In Hessen gibt es sieben solcher Häuser, vier davon in Frankfurt und jeweils eines in Kassel, Offenbach und Wiesbaden. In den Einrichtungen arbeiten Staatsanwaltschaft, Polizei, Jugendgerichtshilfe, Jugendamt und andere Institutionen unter einem Dach zusammen.
Ziel sei es, schnell und nachhaltig auf Straftaten Jugendlicher zu reagieren, um erneute Straffälligkeit zu verhindern. Mit Hilfe der Häuser des Jugendrechts können nach Ansicht des Ministeriums Verfahren und Bestrafungen beschleunigt und die Prävention verbessert werden.
Laut einer Studie der Kriminologischen Zentralstelle des Bundes und der Länder begehen junge Leute, deren Fälle in einem solchen Haus behandelt werden, seltener erneut Straftaten. Kritiker:innen führen unter anderem an, die Häuser kosteten viel Geld und seien in erster Linie eine repressive, keine präventive Maßnahme. Wichtiger sei es, die Jugend- und Sozialarbeit in den Städten, die personell und finanziell schlecht ausgestattet sei, deutlich auszuweiten.

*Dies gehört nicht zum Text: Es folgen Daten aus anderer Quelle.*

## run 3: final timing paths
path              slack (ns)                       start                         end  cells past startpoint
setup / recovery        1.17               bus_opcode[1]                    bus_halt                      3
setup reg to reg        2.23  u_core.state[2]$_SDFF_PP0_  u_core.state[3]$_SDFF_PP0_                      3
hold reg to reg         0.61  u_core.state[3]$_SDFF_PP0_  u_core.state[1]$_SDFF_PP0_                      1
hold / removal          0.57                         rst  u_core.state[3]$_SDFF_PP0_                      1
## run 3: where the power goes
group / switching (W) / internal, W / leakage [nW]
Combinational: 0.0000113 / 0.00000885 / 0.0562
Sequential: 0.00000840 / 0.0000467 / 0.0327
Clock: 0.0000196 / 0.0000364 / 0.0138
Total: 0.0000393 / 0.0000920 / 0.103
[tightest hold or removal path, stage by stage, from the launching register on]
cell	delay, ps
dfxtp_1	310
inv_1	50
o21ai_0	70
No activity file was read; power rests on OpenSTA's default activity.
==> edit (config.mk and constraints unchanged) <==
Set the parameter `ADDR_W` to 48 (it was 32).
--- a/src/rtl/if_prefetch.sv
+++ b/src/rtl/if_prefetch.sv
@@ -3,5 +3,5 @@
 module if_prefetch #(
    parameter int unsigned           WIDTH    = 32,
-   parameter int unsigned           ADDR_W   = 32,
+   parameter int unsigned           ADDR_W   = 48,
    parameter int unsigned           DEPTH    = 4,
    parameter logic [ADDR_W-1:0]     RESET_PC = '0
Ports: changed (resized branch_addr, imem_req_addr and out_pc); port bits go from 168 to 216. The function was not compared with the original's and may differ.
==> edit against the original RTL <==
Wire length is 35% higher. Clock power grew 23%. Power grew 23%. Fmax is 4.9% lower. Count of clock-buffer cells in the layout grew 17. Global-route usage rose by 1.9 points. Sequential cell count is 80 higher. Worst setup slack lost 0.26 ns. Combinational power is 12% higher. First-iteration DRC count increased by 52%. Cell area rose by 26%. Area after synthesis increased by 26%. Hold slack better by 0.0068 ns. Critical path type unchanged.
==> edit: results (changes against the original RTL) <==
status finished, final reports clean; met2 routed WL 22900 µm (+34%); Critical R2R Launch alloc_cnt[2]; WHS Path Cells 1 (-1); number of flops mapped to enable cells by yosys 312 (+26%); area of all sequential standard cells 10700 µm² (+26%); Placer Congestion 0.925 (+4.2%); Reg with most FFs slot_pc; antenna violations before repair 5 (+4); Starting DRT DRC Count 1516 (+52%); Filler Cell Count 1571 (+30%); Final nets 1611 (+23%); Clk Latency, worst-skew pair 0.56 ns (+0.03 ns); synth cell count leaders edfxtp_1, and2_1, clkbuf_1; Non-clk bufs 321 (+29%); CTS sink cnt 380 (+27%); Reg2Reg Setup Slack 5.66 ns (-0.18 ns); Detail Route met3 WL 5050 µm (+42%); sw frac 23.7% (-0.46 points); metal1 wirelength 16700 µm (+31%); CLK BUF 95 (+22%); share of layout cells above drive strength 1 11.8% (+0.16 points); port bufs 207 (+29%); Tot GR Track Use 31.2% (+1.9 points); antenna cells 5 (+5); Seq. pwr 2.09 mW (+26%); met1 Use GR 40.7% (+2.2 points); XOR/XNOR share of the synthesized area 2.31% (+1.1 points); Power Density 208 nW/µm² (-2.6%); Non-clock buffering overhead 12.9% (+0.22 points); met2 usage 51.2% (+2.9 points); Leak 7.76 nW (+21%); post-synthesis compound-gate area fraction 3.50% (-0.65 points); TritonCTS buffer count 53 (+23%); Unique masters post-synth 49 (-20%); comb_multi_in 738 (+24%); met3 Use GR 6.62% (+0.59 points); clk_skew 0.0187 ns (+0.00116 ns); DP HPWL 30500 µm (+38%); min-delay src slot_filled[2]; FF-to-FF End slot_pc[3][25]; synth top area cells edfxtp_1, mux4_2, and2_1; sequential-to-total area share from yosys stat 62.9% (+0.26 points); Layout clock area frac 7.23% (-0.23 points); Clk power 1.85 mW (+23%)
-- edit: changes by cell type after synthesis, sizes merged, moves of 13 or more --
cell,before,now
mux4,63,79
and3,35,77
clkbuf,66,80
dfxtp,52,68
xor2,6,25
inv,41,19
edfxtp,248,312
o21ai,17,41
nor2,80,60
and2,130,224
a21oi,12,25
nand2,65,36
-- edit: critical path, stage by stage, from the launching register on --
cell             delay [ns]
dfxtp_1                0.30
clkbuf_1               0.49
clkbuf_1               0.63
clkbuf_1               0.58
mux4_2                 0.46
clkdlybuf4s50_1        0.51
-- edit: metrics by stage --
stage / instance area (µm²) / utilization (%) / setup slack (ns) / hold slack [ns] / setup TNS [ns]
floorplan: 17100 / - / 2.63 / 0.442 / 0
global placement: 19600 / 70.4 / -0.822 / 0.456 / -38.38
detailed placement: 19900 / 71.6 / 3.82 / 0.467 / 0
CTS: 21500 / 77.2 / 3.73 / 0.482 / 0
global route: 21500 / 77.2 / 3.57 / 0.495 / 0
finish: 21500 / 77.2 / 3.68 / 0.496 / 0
<file path="src/rtl/pe2_wb_align_if.sv">
// Coefficient-RAM writeback bus between pe2_wb_align and the RAM port.
// An entry moves when wr_en and wr_ready are both high.
interface pe2_wb_align_if #(
  parameter int ADDR_WIDTH = 8,
  parameter int DATA_WIDTH = 12
);
  logic                  wr_en;
  logic                  wr_ready;
  logic [ADDR_WIDTH-1:0] wr_addr_a;
  logic [DATA_WIDTH-1:0] wr_data_a;
  logic [ADDR_WIDTH-1:0] wr_addr_b;
  logic [DATA_WIDTH-1:0] wr_data_b;

  modport master (
    output wr_en, wr_addr_a, wr_data_a, wr_addr_b, wr_data_b,
    input  wr_ready
  );

  modport slave (
    input  wr_en, wr_addr_a, wr_data_a, wr_addr_b, wr_data_b,
    output wr_ready
  );
endinterface

</file>
<file path="src/rtl/pe2_wb_align.sv">
// PE2 writeback aligner: tag pipeline matched to butterfly latency, FWFT write FIFO, layer pulse.
// Optional operand range check enabled by defining WB_RANGE_CHECK_EN.
module pe2_wb_align #(
  parameter int DATA_WIDTH   = 12,
  parameter int ADDR_WIDTH   = 8,
  parameter int LAT_NTT      = 9,
  parameter int LAT_INTT     = 16,
  parameter int FIFO_DEPTH   = 4,
  parameter int BF_PER_LAYER = 128,
  parameter int Q            = 3329
) (
  input  logic                  clk,
  input  logic                  rst,
  input  logic                  issue_valid,
  input  logic                  issue_sel,
  input  logic [ADDR_WIDTH-1:0] issue_addr_u,
  input  logic [ADDR_WIDTH-1:0] issue_addr_v,
  input  logic [DATA_WIDTH-1:0] bf_lower,
  input  logic [DATA_WIDTH-1:0] bf_upper,
  pe2_wb_align_if.master        wr,
  output logic                  layer_done,
  output logic                  busy,
  output logic                  overflow,
  output logic                  mode_err,
  output logic                  range_err
);

  localparam int PTR_W  = (FIFO_DEPTH > 1) ? $clog2(FIFO_DEPTH) : 1;
  localparam int FCNT_W = $clog2(FIFO_DEPTH + 1);
  localparam int CNT_W  = (BF_PER_LAYER > 1) ? $clog2(BF_PER_LAYER) : 1;

  typedef struct packed {
    logic                  valid;
    logic                  sel;
    logic [ADDR_WIDTH-1:0] addr_u;
    logic [ADDR_WIDTH-1:0] addr_v;
  } tag_t;

  typedef struct packed {
    logic [ADDR_WIDTH-1:0] addr_a;
    logic [DATA_WIDTH-1:0] data_a;
    logic [ADDR_WIDTH-1:0] addr_b;
    logic [DATA_WIDTH-1:0] data_b;
  } wb_entry_t;

  // pipe[k-1] holds the tag issued k cycles ago
  tag_t pipe [LAT_INTT];

  logic      tap_ntt, tap_intt, capture;
  wb_entry_t cap_entry;

  assign tap_ntt  = pipe[LAT_NTT-1].valid  & ~pipe[LAT_NTT-1].sel;
  assign tap_intt = pipe[LAT_INTT-1].valid &  pipe[LAT_INTT-1].sel;
  assign capture  = tap_ntt | tap_intt;

  // On a collision the NTT tag wins and the INTT result is lost
  assign cap_entry = tap_ntt ?
    '{addr_a: pipe[LAT_NTT-1].addr_u,  data_a: bf_lower,
      addr_b: pipe[LAT_NTT-1].addr_v,  data_b: bf_upper} :
    '{addr_a: pipe[LAT_INTT-1].addr_u, data_a: bf_lower,
      addr_b: pipe[LAT_INTT-1].addr_v, data_b: bf_upper};

  // NOTE: sequential state uses non-blocking assignments so every stage samples pre-edge values.
  always_ff @(posedge clk or posedge rst) begin
    if (rst) begin
      for (int i = 0; i < LAT_INTT; i++) pipe[i] <= '0;
    end else begin
      pipe[0] <= '{valid: issue_valid, sel: issue_sel,
                   addr_u: issue_addr_u, addr_v: issue_addr_v};
      for (int i = 1; i < LAT_INTT; i++) begin
        pipe[i] <= pipe[i-1];
        if (i == LAT_NTT) pipe[i].valid <= pipe[i-1].valid & ~tap_ntt;
      end
    end
  end

  wb_entry_t             mem [FIFO_DEPTH];
  logic [PTR_W-1:0]      wr_ptr, rd_ptr;
  logic [FCNT_W-1:0]     fifo_cnt;
  logic                  full, push, pop;
  wb_entry_t             head;

  assign full = (fifo_cnt == FCNT_W'(FIFO_DEPTH));
  assign pop  = wr.wr_en & wr.wr_ready;
  assign push = capture & (~full | pop);

  function automatic logic [PTR_W-1:0] ptr_next(input logic [PTR_W-1:0] p);
    return (p == PTR_W'(FIFO_DEPTH - 1)) ? '0 : p + 1'b1;
  endfunction

  // NOTE: the storage is tiny and drives outputs directly, so it is reset to keep outputs at 0.
  always_ff @(posedge clk or posedge rst) begin
    if (rst) begin
      for (int i = 0; i < FIFO_DEPTH; i++) mem[i] <= '0;
      wr_ptr   <= '0;
      rd_ptr   <= '0;
      fifo_cnt <= '0;
      overflow <= 1'b0;
    end else begin
      if (push) begin
        mem[wr_ptr] <= cap_entry;
        wr_ptr      <= ptr_next(wr_ptr);
      end
      if (pop) rd_ptr <= ptr_next(rd_ptr);
      case ({push, pop})
        2'b10:   fifo_cnt <= fifo_cnt + 1'b1;
        2'b01:   fifo_cnt <= fifo_cnt - 1'b1;
        default: fifo_cnt <= fifo_cnt;
      endcase
      if (capture && full && !pop) overflow <= 1'b1;
    end
  end

  assign head         = mem[rd_ptr];
  assign wr.wr_en     = (fifo_cnt != '0);
  assign wr.wr_addr_a = head.addr_a;
  assign wr.wr_data_a = head.data_a;
  assign wr.wr_addr_b = head.addr_b;
  assign wr.wr_data_b = head.data_b;

  logic [CNT_W-1:0] layer_cnt;

  always_ff @(posedge clk or posedge rst) begin
    if (rst) begin
      layer_cnt  <= '0;
      layer_done <= 1'b0;
      mode_err   <= 1'b0;
    end else begin
      layer_done <= 1'b0;
      if (pop) begin
        if (layer_cnt == CNT_W'(BF_PER_LAYER - 1)) begin
          layer_cnt  <= '0;
          layer_done <= 1'b1;
        end else begin
          layer_cnt <= layer_cnt + 1'b1;
        end
      end
      if (tap_ntt && tap_intt) mode_err <= 1'b1;
    end
  end

  // NOTE: combinational blocks assign a default first so no path infers a latch.
  always_comb begin
    busy = wr.wr_en;
    for (int i = 0; i < LAT_INTT; i++) busy = busy | pipe[i].valid;
  end

`ifdef WB_RANGE_CHECK_EN
  always_ff @(posedge clk or posedge rst) begin
    if (rst) begin
      range_err <= 1'b0;
    end else if (capture && (int'(cap_entry.data_a) >= Q || int'(cap_entry.data_b) >= Q)) begin
      range_err <= 1'b1;
    end
  end
`else
  logic [31:0] unused_q;
  assign unused_q  = 32'(Q);
  assign range_err = 1'b0;
`endif

endmodule

</file>
<file path="src/flat_wrapper.sv">
// flat-port wrapper written by rule: the top's interface ports become plain ports
module pe2_wb_align_flat 
#(
  parameter int DATA_WIDTH   = 12,
  parameter int ADDR_WIDTH   = 8,
  parameter int LAT_NTT      = 9,
  parameter int LAT_INTT     = 16,
  parameter int FIFO_DEPTH   = 4,
  parameter int BF_PER_LAYER = 128,
  parameter int Q            = 3329
)
  (clk, rst, issue_valid, issue_sel, issue_addr_u, issue_addr_v, bf_lower, bf_upper, layer_done, busy, overflow, mode_err, range_err, wr_wr_en, wr_wr_addr_a, wr_wr_data_a, wr_wr_addr_b, wr_wr_data_b, wr_wr_ready);
  pe2_wb_align_if #(.ADDR_WIDTH(ADDR_WIDTH), .DATA_WIDTH(DATA_WIDTH)) wr_i ();
  input  logic clk;
  input  logic rst;
  input  logic issue_valid;
  input  logic issue_sel;
  input  logic [ADDR_WIDTH-1:0] issue_addr_u;
  input  logic [ADDR_WIDTH-1:0] issue_addr_v;
  input  logic [DATA_WIDTH-1:0] bf_lower;
  input  logic [DATA_WIDTH-1:0] bf_upper;
  output logic layer_done;
  output logic busy;
  output logic overflow;
  output logic mode_err;
  output logic range_err;
  output wire logic [$bits(wr_i.wr_en)-1:0] wr_wr_en;
  output wire logic [$bits(wr_i.wr_addr_a)-1:0] wr_wr_addr_a;
  output wire logic [$bits(wr_i.wr_data_a)-1:0] wr_wr_data_a;
  output wire logic [$bits(wr_i.wr_addr_b)-1:0] wr_wr_addr_b;
  output wire logic [$bits(wr_i.wr_data_b)-1:0] wr_wr_data_b;
  input wire logic [$bits(wr_i.wr_ready)-1:0] wr_wr_ready;
  assign wr_wr_en = wr_i.wr_en;
  assign wr_wr_addr_a = wr_i.wr_addr_a;
  assign wr_wr_data_a = wr_i.wr_data_a;
  assign wr_wr_addr_b = wr_i.wr_addr_b;
  assign wr_wr_data_b = wr_i.wr_data_b;
  assign wr_i.wr_ready = wr_wr_ready;
  pe2_wb_align #(.DATA_WIDTH(DATA_WIDTH), .ADDR_WIDTH(ADDR_WIDTH), .LAT_NTT(LAT_NTT), .LAT_INTT(LAT_INTT), .FIFO_DEPTH(FIFO_DEPTH), .BF_PER_LAYER(BF_PER_LAYER), .Q(Q)) u_core (.clk(clk), .rst(rst), .issue_valid(issue_valid), .issue_sel(issue_sel), .issue_addr_u(issue_addr_u), .issue_addr_v(issue_addr_v), .bf_lower(bf_lower), .bf_upper(bf_upper), .wr(wr_i), .layer_done(layer_done), .busy(busy), .overflow(overflow), .mode_err(mode_err), .range_err(range_err));
endmodule
</file>
### src/rtl/nibble_serial_adder.sv
// Feeds an external 4-bit adder one nibble per clock, LSB first, and assembles the
// full-width sum; the inter-nibble carry lives only in carry_q.
module nibble_serial_adder #(
    parameter int NIBBLES = 4
) (
    input  logic                  clk,
    input  logic                  rst_n,
    nibble_serial_adder_if.slave  bus
);
    localparam int IW = (NIBBLES > 1) ? $clog2(NIBBLES) : 1;
    localparam logic [IW-1:0] LAST = IW'(NIBBLES - 1);

    typedef enum logic {IDLE = 1'b0, RUN = 1'b1} state_e;

    state_e                  state_q, state_d;
    logic [NIBBLES-1:0][3:0] a_q, a_d;
    logic [NIBBLES-1:0][3:0] b_q, b_d;
    logic [NIBBLES-1:0][3:0] sum_q, sum_d;
    logic [IW-1:0]           idx_q, idx_d;
    logic                    carry_q, carry_d;
    logic                    cout_q, cout_d;
    logic                    busy_q, busy_d;
    logic                    done_q, done_d;
    logic                    last_nib;

    assign last_nib = (idx_q == LAST);

    always_ff @(posedge clk or negedge rst_n) begin
        if (!rst_n) state_q <= IDLE;
        else        state_q <= state_d;
    end

    always_comb begin
        state_d = state_q;
        case (state_q)
            IDLE:    if (bus.start) state_d = RUN;
            RUN:     if (last_nib)  state_d = IDLE;
            default: state_d = IDLE;
        endcase
    end

    // Adder inputs come only from registers, so start/op_* never reach the adder path.
    always_comb begin
        a_d         = a_q;
        b_d         = b_q;
        sum_d       = sum_q;
        idx_d       = idx_q;
        carry_d     = carry_q;
        cout_d      = cout_q;
        busy_d      = busy_q;
        done_d      = 1'b0;
        bus.add_a   = 4'h0;
        bus.add_b   = 4'h0;
        bus.add_cin = 1'b0;
        case (state_q)
            IDLE: begin
                if (bus.start) begin
                    a_d     = bus.op_a;
                    b_d     = bus.op_b;
                    carry_d = bus.cin_in;
                    idx_d   = '0;
                    sum_d   = '0;
                    cout_d  = 1'b0;
                    busy_d  = 1'b1;
                end
            end
            RUN: begin
                bus.add_a    = a_q[idx_q];
                bus.add_b    = b_q[idx_q];
                bus.add_cin  = carry_q;
                sum_d[idx_q] = bus.add_s;
                carry_d      = bus.add_cout;
                if (last_nib) begin
                    cout_d = bus.add_cout;
                    busy_d = 1'b0;
                    done_d = 1'b1;
                end else begin
                    idx_d = idx_q + 1'b1;
                end
            end
            default: ;
        endcase
    end

    always_ff @(posedge clk or negedge rst_n) begin
        if (!rst_n) begin
            a_q     <= '0;
            b_q     <= '0;
            sum_q   <= '0;
            idx_q   <= '0;
            carry_q <= 1'b0;
            cout_q  <= 1'b0;
            busy_q  <= 1'b0;
            done_q  <= 1'b0;
        end else begin
            a_q     <= a_d;
            b_q     <= b_d;
            sum_q   <= sum_d;
            idx_q   <= idx_d;
            carry_q <= carry_d;
            cout_q  <= cout_d;
            busy_q  <= busy_d;
            done_q  <= done_d;
        end
    end

    assign bus.sum  = sum_q;
    assign bus.cout = cout_q;
    assign bus.busy = busy_q;
    assign bus.done = done_q;
endmodule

Nach Angaben des Justizministeriums vergehen in Häusern des Jugendrechts bis zu Anklagen zum Jugendrichter zwischen 0,85 und 2,92 Monaten, bis zu Anklagen zum Jugendschöffengericht zwischen 2,23 Monaten und 5,59 Monaten. „Gerade im sensiblen Bereich der Jugenddelinquenz bedarf es einer ressortübergreifenden Zusammenarbeit und eines schnellen und konsequenten Eingreifens“, sagte Poseck. „Kriminelle Karrieren“ müssten im Interesse der jungen Straftäter:innen und der Sicherheit der Bevölkerung „so erfolgreich wie möglich abgebrochen werden“. Persönliche Kontakte und Besprechungen seien dabei besonders wichtig. Diese hätten 2022 wieder in Präsenz stattfinden und intensiviert werden können, nachdem die Kontaktbeschränkungen reduziert worden seien.
Der Minister sagte, er strebe an, weitere Jugendhäuser zu schaffen, um in Hessen ein flächendeckendes Angebot zu erreichen. Das bereits geplante Haus in Hanau – es sollte 2019 eröffnen, doch in Zusammenhang mit Umbaumaßnahmen kam es zu massiven Verzögerungen – solle in diesem Sommer beginnen und einen Schwerpunkt auf Rechtsextremismusprävention legen.